Meet Miso, the therapy dog who lives on Chapel Street with her long-time Sandy Hill family: Eric, Caroline, Elie, and Maël.
Miso, one of the many Labradoodles that were rescued during a crackdown on a puppy mill in Quebec that saved 600 dogs, was adopted from Friendly Giant Dog Rescue. Though she was originally named Ginger, the family wanted to give her a name that would reflect their love of Japanese culture (Eric and Caroline taught English together in Japan for several years), and would also maintain the food and colour theme. And so, Miso the puppy became the pet-sibling of Sushi the goldfish.
Although now technically a senior at over nine years of age, Miso is still in excellent health and eager to please all humans (dogs, however, not so much with the exception of her friend May on Goulburn Avenue). It was this obvious love of humans coupled with her submissive nature that led someone to suggest to Eric that his puppy would make a good therapy dog. And so, after two years of training, Miso and Eric passed Ottawa Therapy Dogs’ test to become an officially certified therapy team.

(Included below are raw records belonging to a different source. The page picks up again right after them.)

==> flow/run.sh <==
#!/bin/bash
# OpenROAD 26Q1-2900-gdf79404cd8, Yosys 0.63+post, stock flow scripts
make -C /OpenROAD-flow-scripts/flow DESIGN_CONFIG=/design/flow/config.mk WORK_HOME=/design/flow/orfs finish
==> flow/config.mk <==
export PLATFORM = sky130hd
export DESIGN_NAME = segdisplaydriver
export DESIGN_NICKNAME = segdisplaydriver
export VERILOG_FILES = /design/flow/design.v
export SDC_FILE = /design/flow/constraint.sdc
export NUM_CORES = 4
export LEC_CHECK = 1
export CORE_AREA = 10 10 113 113
export DIE_AREA = 0 0 123 123
==> flow/constraint.sdc <==
current_design segdisplaydriver

set clk_period 5.1
set clk_io_pct 0.2

create_clock -name clk0 -period $clk_period [get_ports {nexysCLK}]

set non_clock_inputs [all_inputs -no_clocks]
set_input_delay [expr $clk_period * $clk_io_pct] -clock clk0 $non_clock_inputs
set_output_delay [expr $clk_period * $clk_io_pct] -clock clk0 [all_outputs]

Until the pandemic shut down all in-person volunteering, Miso and Eric had a busy schedule. They regularly visited Centre de Transition Communautaire (CTC) where they worked with adults with developmental disabilities. “That was the really rewarding [work],” says Eric. While some individuals were immediately excited to spend time with Miso, others were fearful of dogs initially. Over time they began to interact and eventually felt comfortable enough to walk the dog alongside Eric.
Miso’s other job was a natural fit for Eric, who is a University of Ottawa professor. The university offers its students and staff a monthly pet therapy program (“zoothérapie” en français). Eric tells me that there would always be a long line-up of students, many who missed their family pets back home, and others who were fearful but wanted to meet a friendly dog to help them get over their trepidation. Regardless of their reason for coming, Miso would happily lie on the floor, belly-up, and let these youth, sometimes up to 12 at a time, get some puppy therapy.
Even off duty, Miso provides joy to Sandy Hillers of all ages, especially the school children who see her every morning on her way to her university office. “All the kids [at Francojeunesse] know her, they get excited when she goes by. By end of school year everyone knows Miso,” says Eric.
Now that just about everyone is at home and school is online, Miso spends her days mostly sleeping by her partner’s side. Although Eric is Miso’s “main human,” like most of our furry companions these days, she is enjoying having all of her people around: “It will be a transition [for her] to not have her pack around all the time,” says Eric.
Thankfully for Miso, she will have many other humans happy to rub her belly and again see her wagging tail.